The grief of losing a child never subsides.
Vanessa Vassar took the grief and decided to make a difference.
Enter the children’s book, “Evan and the Skygoats.”
The story centers on how young Evan grieves over a loss – the death of his elder sister, Sky. Evan hugs the trees because “that made everything feel better.” His mom said Evan doesn’t have to see her to feel her presence. She tells him that she and Evan’s dad won’t float away; only their thoughts did when they were grieving.

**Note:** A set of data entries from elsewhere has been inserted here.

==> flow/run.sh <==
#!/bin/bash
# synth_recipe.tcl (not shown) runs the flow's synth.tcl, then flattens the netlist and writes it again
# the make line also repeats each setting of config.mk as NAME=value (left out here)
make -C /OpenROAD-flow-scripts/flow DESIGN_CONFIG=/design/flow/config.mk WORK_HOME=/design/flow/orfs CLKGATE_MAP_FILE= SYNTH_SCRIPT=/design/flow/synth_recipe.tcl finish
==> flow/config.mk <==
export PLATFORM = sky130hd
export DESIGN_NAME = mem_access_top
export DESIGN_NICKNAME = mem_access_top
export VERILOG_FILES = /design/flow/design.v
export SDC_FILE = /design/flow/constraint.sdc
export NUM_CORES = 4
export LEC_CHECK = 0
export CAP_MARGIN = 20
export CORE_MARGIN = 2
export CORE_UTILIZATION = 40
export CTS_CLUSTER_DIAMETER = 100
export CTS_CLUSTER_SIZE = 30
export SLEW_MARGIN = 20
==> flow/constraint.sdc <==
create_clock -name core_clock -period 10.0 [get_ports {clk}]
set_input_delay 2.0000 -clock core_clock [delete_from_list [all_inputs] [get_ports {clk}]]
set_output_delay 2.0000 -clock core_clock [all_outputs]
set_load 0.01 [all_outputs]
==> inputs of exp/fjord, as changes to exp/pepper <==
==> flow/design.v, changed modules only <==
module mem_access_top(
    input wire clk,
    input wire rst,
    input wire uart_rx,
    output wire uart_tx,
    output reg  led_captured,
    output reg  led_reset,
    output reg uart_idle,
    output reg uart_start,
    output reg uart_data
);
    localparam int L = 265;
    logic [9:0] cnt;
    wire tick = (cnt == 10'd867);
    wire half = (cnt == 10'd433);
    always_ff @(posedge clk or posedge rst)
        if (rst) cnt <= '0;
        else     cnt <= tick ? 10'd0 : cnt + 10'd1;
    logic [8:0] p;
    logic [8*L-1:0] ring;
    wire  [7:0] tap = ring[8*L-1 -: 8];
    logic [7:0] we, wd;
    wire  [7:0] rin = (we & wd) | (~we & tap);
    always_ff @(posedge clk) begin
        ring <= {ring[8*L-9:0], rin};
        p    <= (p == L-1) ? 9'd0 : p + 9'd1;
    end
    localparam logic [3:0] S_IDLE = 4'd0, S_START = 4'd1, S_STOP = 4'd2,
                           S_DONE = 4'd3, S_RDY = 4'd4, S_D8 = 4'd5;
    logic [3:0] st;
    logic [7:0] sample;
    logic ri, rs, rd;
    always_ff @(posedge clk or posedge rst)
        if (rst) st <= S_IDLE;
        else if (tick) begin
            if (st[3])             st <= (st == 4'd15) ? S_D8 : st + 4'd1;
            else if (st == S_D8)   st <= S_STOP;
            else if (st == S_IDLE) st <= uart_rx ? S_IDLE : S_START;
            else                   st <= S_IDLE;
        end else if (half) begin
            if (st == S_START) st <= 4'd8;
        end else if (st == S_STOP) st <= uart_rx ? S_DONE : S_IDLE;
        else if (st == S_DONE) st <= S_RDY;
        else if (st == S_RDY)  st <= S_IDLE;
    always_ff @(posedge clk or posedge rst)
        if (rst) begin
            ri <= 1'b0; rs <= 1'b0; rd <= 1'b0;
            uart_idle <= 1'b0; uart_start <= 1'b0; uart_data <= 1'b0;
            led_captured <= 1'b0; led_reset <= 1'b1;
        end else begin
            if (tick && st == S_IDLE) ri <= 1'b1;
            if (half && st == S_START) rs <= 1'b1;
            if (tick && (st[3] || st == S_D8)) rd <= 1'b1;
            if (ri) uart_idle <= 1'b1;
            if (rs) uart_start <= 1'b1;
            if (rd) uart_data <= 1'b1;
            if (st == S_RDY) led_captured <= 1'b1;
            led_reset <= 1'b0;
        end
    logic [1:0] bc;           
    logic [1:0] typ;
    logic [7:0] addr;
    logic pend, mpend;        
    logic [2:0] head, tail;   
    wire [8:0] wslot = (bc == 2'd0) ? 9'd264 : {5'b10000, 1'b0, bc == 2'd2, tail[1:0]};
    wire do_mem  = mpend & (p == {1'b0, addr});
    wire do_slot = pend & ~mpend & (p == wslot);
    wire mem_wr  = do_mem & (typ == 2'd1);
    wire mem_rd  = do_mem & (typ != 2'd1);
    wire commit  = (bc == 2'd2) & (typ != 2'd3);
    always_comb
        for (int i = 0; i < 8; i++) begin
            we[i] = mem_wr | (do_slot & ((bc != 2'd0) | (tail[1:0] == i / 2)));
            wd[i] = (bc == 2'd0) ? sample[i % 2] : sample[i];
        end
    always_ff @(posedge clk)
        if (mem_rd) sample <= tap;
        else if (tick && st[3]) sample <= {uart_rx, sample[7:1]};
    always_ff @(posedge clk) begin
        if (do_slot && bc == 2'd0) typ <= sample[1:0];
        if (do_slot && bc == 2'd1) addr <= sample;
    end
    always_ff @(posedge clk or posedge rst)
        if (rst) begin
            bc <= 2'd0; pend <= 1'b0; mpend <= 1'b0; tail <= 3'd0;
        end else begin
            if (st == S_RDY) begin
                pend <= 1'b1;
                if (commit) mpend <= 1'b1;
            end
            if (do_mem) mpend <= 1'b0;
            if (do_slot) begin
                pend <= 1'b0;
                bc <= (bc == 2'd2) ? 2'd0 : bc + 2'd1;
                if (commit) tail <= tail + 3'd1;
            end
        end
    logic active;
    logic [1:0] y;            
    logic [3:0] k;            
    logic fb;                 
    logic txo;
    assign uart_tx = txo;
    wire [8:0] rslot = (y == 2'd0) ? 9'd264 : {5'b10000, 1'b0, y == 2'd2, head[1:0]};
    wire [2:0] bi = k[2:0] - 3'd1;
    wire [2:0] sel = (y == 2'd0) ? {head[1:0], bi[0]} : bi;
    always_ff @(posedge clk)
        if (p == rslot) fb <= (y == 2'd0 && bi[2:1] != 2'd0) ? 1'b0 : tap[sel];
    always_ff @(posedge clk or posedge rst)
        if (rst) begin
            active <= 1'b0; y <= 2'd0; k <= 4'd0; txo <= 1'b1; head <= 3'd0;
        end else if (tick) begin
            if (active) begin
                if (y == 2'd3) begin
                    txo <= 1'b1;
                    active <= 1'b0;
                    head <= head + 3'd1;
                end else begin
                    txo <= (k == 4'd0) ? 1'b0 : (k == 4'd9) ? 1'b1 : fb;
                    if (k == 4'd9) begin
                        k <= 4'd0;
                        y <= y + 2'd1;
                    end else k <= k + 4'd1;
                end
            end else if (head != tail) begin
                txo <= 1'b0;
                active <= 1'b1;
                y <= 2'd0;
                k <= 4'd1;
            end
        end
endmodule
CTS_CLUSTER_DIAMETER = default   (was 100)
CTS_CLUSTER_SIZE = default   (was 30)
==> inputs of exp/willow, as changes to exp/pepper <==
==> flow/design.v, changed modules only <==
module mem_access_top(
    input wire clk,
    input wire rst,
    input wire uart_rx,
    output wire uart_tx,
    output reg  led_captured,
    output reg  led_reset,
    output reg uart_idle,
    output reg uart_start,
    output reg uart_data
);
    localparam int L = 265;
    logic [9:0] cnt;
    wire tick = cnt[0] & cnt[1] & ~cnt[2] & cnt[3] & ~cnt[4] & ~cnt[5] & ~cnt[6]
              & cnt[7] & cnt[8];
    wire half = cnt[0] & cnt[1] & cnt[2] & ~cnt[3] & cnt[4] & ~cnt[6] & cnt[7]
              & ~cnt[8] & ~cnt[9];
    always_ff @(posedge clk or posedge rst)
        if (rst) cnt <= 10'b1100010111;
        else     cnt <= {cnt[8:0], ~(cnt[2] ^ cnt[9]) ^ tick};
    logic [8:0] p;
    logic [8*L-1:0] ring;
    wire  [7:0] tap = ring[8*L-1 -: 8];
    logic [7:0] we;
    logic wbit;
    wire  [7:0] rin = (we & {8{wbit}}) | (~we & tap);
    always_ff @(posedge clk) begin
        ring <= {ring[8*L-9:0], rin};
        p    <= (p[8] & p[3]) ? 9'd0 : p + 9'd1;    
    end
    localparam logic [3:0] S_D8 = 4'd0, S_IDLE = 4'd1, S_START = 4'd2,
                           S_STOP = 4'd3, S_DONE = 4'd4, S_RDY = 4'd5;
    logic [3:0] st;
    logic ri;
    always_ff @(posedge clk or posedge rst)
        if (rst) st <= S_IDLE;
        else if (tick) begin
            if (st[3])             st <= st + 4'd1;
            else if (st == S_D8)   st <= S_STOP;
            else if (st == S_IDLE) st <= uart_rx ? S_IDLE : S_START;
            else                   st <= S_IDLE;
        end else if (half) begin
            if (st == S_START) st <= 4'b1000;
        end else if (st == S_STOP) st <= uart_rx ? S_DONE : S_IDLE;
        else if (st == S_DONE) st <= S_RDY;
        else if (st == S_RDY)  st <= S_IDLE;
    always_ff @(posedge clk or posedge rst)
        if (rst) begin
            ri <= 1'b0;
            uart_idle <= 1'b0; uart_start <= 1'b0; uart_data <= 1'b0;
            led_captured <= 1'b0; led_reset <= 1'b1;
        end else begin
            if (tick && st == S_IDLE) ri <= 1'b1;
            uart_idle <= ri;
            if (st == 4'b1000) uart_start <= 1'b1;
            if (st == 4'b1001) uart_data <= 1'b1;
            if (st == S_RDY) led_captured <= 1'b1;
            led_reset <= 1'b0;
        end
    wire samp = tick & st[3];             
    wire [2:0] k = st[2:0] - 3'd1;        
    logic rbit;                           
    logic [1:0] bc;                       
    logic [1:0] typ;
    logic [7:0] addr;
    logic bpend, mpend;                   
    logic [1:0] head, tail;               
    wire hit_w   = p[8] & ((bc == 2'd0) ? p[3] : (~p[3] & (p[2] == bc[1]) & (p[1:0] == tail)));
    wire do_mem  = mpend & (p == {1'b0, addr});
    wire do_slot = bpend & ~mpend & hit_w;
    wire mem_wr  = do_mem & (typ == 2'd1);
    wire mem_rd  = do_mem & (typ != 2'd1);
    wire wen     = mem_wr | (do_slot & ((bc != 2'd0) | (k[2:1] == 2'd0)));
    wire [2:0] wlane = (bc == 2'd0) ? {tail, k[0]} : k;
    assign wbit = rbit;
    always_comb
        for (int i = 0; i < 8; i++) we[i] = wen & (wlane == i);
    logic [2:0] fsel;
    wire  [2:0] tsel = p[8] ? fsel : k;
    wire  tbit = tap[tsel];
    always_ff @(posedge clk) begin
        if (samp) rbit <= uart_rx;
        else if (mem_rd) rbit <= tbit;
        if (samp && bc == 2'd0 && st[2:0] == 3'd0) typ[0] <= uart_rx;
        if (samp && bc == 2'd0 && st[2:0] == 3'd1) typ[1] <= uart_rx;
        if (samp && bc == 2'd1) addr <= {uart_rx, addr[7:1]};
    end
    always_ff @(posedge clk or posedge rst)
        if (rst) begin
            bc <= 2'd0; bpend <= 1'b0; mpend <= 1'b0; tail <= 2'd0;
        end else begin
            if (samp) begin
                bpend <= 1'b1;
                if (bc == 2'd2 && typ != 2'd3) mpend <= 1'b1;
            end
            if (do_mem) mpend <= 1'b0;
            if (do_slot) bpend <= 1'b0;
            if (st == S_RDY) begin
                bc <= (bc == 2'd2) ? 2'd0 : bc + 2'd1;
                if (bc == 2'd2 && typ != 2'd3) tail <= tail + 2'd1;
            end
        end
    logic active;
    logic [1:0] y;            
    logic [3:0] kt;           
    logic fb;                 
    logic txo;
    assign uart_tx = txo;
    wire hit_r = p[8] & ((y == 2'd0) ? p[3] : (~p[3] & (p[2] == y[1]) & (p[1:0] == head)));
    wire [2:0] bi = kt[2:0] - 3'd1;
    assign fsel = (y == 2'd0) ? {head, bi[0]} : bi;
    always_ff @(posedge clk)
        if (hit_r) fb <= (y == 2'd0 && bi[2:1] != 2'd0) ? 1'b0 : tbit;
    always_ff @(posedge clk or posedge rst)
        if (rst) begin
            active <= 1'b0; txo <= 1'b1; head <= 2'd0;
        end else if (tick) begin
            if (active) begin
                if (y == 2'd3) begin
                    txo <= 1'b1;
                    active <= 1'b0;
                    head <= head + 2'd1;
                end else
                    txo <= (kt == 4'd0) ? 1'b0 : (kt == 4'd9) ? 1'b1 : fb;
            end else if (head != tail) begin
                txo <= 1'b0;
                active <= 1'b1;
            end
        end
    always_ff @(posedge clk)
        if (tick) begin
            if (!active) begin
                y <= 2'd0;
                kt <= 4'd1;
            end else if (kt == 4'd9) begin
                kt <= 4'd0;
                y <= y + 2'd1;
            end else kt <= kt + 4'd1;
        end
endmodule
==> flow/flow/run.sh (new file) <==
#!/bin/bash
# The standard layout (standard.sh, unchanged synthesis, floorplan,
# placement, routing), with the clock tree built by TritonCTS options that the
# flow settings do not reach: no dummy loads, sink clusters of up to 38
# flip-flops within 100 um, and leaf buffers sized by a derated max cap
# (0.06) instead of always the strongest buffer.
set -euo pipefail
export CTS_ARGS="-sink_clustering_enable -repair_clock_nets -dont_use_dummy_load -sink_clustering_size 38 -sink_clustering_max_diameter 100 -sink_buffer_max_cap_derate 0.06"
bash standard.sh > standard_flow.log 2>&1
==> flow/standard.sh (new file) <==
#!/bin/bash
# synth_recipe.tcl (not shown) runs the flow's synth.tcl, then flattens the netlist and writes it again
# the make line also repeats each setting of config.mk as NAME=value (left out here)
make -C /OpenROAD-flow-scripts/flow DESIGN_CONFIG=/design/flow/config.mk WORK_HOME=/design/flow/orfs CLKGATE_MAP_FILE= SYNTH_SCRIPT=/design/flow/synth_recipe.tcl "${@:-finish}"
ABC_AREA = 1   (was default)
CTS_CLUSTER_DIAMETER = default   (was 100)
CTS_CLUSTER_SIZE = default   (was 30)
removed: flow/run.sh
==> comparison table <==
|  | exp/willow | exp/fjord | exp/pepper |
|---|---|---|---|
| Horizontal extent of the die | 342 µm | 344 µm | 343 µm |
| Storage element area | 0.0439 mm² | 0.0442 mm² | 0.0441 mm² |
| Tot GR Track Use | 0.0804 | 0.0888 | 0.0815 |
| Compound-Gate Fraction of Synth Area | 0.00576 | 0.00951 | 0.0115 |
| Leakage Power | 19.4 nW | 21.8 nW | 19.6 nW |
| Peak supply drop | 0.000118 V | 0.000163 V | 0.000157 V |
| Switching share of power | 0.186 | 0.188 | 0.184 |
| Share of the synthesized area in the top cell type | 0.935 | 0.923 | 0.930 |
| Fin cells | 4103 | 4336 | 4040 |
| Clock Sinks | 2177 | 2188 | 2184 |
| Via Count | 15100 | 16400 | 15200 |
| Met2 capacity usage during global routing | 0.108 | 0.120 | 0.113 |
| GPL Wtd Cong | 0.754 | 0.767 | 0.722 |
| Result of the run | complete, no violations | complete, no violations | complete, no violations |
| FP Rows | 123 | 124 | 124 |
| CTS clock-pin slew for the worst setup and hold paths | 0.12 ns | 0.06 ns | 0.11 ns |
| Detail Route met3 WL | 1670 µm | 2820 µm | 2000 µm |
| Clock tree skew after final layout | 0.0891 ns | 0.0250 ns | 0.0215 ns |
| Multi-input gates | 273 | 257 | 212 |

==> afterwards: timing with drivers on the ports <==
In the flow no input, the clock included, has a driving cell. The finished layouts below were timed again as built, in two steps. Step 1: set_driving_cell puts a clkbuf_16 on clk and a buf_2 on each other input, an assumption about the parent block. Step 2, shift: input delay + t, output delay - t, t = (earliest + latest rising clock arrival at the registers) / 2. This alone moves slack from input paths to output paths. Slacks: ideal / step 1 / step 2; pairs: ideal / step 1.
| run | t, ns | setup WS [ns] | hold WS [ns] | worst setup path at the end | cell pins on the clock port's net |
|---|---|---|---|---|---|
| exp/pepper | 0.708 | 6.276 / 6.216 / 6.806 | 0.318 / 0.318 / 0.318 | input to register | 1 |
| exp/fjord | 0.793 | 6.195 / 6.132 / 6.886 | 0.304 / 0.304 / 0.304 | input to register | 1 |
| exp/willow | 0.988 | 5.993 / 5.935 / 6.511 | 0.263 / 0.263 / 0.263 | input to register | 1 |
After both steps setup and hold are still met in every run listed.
This is an optimization exercise on Yosys and OpenROAD, whose aim is small area and a short achievable clock period, not a production implementation.
Only simulation tests tie the RTL to the original design; equivalence was not proved.
Power and IR drop assume default switching activity.

==> run a <==
==> flow/design.v <==
module cpu (
    input clk,
    input reset,
    output [31:0] iaddr,
    input [31:0] idata,
    output [31:0] daddr,
    input [31:0] drdata,
    output [31:0] dwdata,
    output [3:0] dwe,
    output [32*32-1:0] registers
);
    reg [31:1] pc;
    reg [32*32-1:32] rfv;
    assign iaddr = {pc, 1'b0};
    genvar g;
    assign registers = {rfv, 32'd0};
    wire [4:0] rs1 = idata[19:15];
    wire [4:0] rs2 = idata[24:20];
    wire [4:0] rd  = idata[11:7];
    wire [2:0] f3  = idata[14:12];
    wire i2 = idata[2], i3 = idata[3], i4 = idata[4], i5 = idata[5], i6 = idata[6];
    wire is_load   = ~i6 & ~i5 & ~i4;
    wire is_store  = ~i6 &  i5 & ~i4;
    wire is_opimm  = ~i6 & ~i5 &  i4 & ~i2;
    wire is_auipc  = ~i6 & ~i5 &  i4 &  i2;
    wire is_op     = ~i6 &  i5 &  i4 & ~i2;
    wire is_lui    = ~i6 &  i5 &  i4 &  i2;
    wire is_branch =  i6 & ~i2;
    wire is_jalr   =  i6 &  i2 & ~i3;
    wire is_jal    =  i6 &  i3;
    wire [31:0] imm_i = {{20{idata[31]}}, idata[31:20]};
    wire [31:0] imm_s = {{20{idata[31]}}, idata[31:25], idata[11:7]};
    wire [31:0] imm_b = {{20{idata[31]}}, idata[7], idata[30:25], idata[11:8], 1'b0};
    wire [31:0] imm_u = {idata[31:12], 12'd0};
    wire [31:0] imm_j = {{12{idata[31]}}, idata[19:12], idata[20], idata[30:21], 1'b0};
    wire [31:0] a_n, rb_n;
    cpu_rdport u_rd1 (.rf(rfv), .sel(rs1), .q_n(a_n));
    cpu_rdport u_rd2 (.rf(rfv), .sel(rs2), .q_n(rb_n));
    wire [31:0] a = ~a_n;
    wire [31:0] rb = ~rb_n;
    wire use_rs2 = is_op | is_branch;
    wire [31:0] b = use_rs2 ? rb : (is_store ? imm_s : imm_i);
    wire sub = is_branch | ((is_op | is_opimm) & (f3[2:1] == 2'b01)) |
               (is_op & (f3 == 3'b000) & idata[30]);
    wire [31:0] sum;
    cpu_ks_add u_alu_add (.a(a), .b(b ^ {32{sub}}), .cin(sub), .s(sum));
    wire lt  = (a[31] ^ b[31]) ? a[31] : sum[31];
    wire ltu = (a[31] ^ b[31]) ? b[31] : sum[31];
    wire eq  = (a == rb);
    wire shl = ~f3[2];
    reg [31:0] a_rev, sh_rev;
    integer j;
    always @(*) for (j = 0; j < 32; j = j + 1) a_rev[j] = a[31-j];
    wire [31:0] sh_in = shl ? a_rev : a;
    wire sh_fill = idata[30] & a[31] & ~shl;
    wire [31:0] sh_out = $signed({sh_fill, sh_in}) >>> b[4:0];
    always @(*) for (j = 0; j < 32; j = j + 1) sh_rev[j] = sh_out[31-j];
    wire [31:0] shres = shl ? sh_rev : sh_out;
    reg [31:0] alu;
    always @(*) begin
        case (f3)
            3'b000: alu = sum;
            3'b001: alu = shres;
            3'b010: alu = {31'd0, lt};
            3'b011: alu = {31'd0, ltu};
            3'b100: alu = a ^ b;
            3'b101: alu = shres;
            3'b110: alu = a | b;
            default: alu = a & b;
        endcase
    end
    wire [31:0] pcx = {pc, 1'b0};
    wire [31:0] pimm = is_branch ? imm_b : (is_jal ? imm_j : imm_u);
    wire [31:0] pc_imm = pcx + pimm;
    wire [31:0] pc4 = pcx + 32'd4;
    wire cond = f3[2] ? (f3[1] ? ltu : lt) : eq;
    wire taken = is_jal | (is_branch & (cond ^ f3[0]));
    wire [31:1] pc_next = is_jalr ? sum[31:1] : (taken ? pc_imm[31:1] : pc4[31:1]);
    always @(posedge clk) begin
        if (reset) pc <= 31'd0;
        else pc <= pc_next;
    end
    wire [1:0] ao = addr[1:0];
    wire [7:0] lbyte = ao[1] ? (ao[0] ? drdata[31:24] : drdata[23:16])
                             : (ao[0] ? drdata[15:8]  : drdata[7:0]);
    wire [15:0] lhalf = ao[1] ? drdata[31:16] : drdata[15:0];
    wire lsgn = ~f3[2] & (f3[0] ? lhalf[15] : lbyte[7]);
    wire [31:0] ldata = f3[1] ? drdata :
                        (f3[0] ? {{16{lsgn}}, lhalf} : {{24{lsgn}}, lbyte});
    wire wen = ~(is_store | is_branch);
    wire [31:0] wd = is_load ? ldata :
                     is_lui ? imm_u :
                     is_auipc ? pc_imm :
                     (is_jal | is_jalr) ? pc4 : alu;
    wire [31:0] wdr = reset ? 32'd0 : wd;
    generate for (g = 1; g < 32; g = g + 1) begin : g_rf
        wire en = reset | (wen & (rd == g));
        wire [31:0] d;
        cpu_hold #(.W(32)) u_hold (.q(rfv[32*g +: 32]), .wd(wdr), .en(en), .en_n(~en), .d(d));
        always @(posedge clk) rfv[32*g +: 32] <= d;
    end endgenerate
    wire [31:0] imm_ls = is_store ? imm_s : imm_i;
    wire [31:0] addr;
    cpu_agu u_agu (.a_n(a_n), .b(imm_ls), .s(addr));
    assign daddr = addr;
    wire [31:0] imm_s_m1 = imm_s - 32'd1;
    wire zaddr;
    cpu_zdet u_zdet (.a_n(a_n), .c(imm_s_m1), .z(zaddr));
    assign dwe = ~is_store ? 4'b0000 :
                 f3[1] ? 4'b1111 :
                 f3[0] ? (ao[0] ? 4'b0000 : (ao[1] ? 4'b1100 : 4'b0011)) :
                 (4'b0001 << ao);
    wire [31:0] sdata = f3[1] ? rb : (f3[0] ? {2{rb[15:0]}} : {4{rb[7:0]}});
    assign dwdata = zaddr ? 32'd0 : sdata;
endmodule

The family accepts an offer of three baby goats. Feeding and playing with them assuages the family’s grieving. And it helps dad and son bond; they sit in a treehouse gazing at the constellations, one of them Capricornus, a goat with a fish tail. Evan flies up with the now-winged goats. Aiding Evan’s flying are his father’s cowboy boots, now transformed into goat boy boots. Soon the boots transform into goat hoofs. They meet magical creatures (constellations) such as Cygnus the Swan and Taurus the Bull.
Yes, the story was inspired by Vassar’s young daughter, Sky, who died in 2010.
“It’s been a work of healing,” Vassar says. “The story is told through my son’s point of view.”
Earlier this year, “Evan and the Skygoats” received three Purple Dragonfly Book Awards.
Less than a month ago, the children’s book picked up the 2021 New Mexico/Arizona Book Award for Family & Parenting. The book is published by Leaf Storm Press in Santa Fe.
At 9:30 a.m. Wednesday, Dec. 22, Vassar and book illustrator Ophelia Cornet will take part in the Anderson Abruzzo International Balloon Museum’s “Stories in the Sky” program.
The theme for the week is “Seasons of Change.”
“Our book has been a beautiful way to speak with kids of all ages about grief and healing – particularly this year when COVID has affected our children so profoundly – and holidays can be the most difficult time of the year for anyone grieving, young and old,” Vassar says. “The book takes place over various seasons and it follows Evan as he worries about his mom.”
Cornet will have a table where children can draw, meanwhile Vassar will read the book and then have time to have an open dialogue with visitors.
“My son, Evan, will be playing a few songs on cello,” she says.
Vassar is grateful that Anita Fernandez and Maryse Lapierre at the museum are giving her an opportunity for the book reading.
She says no one expects children to die, but it happens and talking about it needs to happen.
“When people ask me the age of the intended audience for ‘Evan and the Skygoats,’ I tell them that it is for children ages 3 to 103,” Vassar says. “Because living in beauty and finding hope, even as we grieve, is a universal experience that can be wished for after any loss. And a thoughtful children’s book should speak to all of us – children as well as their families, friends and teachers who read to or with them.”